All in vivo experiments were approved by the Institutional Research Committee of Xi’an Jiaotong University (Xi'an, China). All mice received humane care in compliance with the Guide for the Care and Use of Laboratory Animals published by the National Institutes of Health. MDA-MB-231 cells (2.5 × 106) were mixed in a 1:1 (v:v) ratio with Growth Factor Reduced Matrigel (BD Biosciences, USA), and the mixture was injected subcutaneously into the left (control cancer cells)and right (YAP overexpression cancer cells) flanks of 6- to 7-week-old BALB/c nu/nu nude mice. Mice were sacrificed by cervical dislocation on day 40. Implanted tumors were extracted and the volume (measured in mm3) was determined using calipers and calculated using the modified ellipse formula: Volume = length × width2/2.

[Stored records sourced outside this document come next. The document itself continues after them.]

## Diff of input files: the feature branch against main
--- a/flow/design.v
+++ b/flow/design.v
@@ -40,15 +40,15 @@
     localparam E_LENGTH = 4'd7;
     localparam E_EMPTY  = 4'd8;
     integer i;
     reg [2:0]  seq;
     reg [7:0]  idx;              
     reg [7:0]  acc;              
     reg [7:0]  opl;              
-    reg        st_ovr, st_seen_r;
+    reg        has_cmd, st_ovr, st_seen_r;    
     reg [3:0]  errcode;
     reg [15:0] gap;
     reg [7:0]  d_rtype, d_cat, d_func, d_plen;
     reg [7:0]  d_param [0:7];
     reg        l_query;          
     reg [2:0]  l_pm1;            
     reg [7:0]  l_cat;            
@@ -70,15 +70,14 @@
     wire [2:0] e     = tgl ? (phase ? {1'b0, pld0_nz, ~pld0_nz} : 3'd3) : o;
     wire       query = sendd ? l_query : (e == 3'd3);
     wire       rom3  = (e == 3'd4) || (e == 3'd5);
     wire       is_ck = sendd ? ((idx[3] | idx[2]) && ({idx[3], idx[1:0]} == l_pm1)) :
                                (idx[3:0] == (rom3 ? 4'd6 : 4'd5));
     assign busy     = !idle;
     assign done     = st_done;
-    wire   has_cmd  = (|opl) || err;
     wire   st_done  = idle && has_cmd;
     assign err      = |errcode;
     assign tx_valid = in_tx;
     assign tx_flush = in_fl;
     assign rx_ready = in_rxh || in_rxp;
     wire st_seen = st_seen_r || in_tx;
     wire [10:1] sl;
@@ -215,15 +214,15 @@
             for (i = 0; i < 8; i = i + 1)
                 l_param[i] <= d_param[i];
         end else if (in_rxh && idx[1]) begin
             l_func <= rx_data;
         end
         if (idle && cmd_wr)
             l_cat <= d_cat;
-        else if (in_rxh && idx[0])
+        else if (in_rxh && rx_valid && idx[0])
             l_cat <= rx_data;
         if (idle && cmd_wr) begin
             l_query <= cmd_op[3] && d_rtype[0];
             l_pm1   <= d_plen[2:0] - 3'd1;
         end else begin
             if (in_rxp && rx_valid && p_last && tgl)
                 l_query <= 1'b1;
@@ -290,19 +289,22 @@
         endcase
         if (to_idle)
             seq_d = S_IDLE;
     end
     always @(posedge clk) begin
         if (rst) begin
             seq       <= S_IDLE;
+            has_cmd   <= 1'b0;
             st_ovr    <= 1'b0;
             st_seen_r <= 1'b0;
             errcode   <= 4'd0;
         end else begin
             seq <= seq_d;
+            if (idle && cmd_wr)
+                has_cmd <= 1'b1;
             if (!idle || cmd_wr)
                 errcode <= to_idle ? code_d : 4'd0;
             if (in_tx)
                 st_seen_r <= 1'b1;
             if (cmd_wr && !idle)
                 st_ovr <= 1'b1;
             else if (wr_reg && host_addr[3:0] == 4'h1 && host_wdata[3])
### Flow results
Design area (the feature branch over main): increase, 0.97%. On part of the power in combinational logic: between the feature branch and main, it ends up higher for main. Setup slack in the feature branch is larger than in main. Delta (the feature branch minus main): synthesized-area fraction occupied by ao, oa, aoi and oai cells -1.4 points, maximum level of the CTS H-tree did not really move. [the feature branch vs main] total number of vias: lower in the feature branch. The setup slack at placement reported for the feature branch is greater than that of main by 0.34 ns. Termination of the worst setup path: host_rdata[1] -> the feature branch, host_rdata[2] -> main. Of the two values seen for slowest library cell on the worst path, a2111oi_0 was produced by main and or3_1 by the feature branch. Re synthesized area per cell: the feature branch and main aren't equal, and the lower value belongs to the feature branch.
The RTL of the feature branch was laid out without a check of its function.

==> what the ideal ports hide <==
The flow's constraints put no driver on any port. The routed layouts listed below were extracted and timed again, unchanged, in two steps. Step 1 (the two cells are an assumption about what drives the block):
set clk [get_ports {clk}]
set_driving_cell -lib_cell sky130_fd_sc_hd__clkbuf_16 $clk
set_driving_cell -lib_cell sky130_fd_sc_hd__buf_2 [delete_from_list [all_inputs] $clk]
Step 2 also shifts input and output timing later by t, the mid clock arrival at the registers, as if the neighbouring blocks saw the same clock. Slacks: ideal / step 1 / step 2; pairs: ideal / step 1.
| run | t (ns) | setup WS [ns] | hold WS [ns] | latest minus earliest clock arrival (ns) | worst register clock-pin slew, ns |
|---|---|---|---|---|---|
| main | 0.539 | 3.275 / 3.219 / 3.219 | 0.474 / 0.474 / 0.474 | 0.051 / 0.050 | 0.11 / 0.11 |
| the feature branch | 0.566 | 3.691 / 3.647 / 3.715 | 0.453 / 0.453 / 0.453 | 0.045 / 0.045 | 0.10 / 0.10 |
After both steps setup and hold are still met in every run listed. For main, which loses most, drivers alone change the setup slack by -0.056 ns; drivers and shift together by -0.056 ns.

Immunohistochemistry (IHC) analysis
The formalin-fixed paraffin-embedded sections (5 µm thick) of the tumor tissues were analyzed by IHC using the primary YAP or CD34 antibody (1:100) and a biotin-conjugated secondary antibody. Four randomly selected areas were photographed at 40 × magnification using a Qimage Retiga 2000R camera (Surrey, Canada). The images were analyzed using the Image-Pro Plus image analysis software (Media Cybernetics, USA).
The Student's t-test was utilized to assess the statistical significance of the difference between two treatments. Tumor volume and CD34 positive cells between two groups were analyzed by paired t-test. A P value of less than 0.05 was considered significant.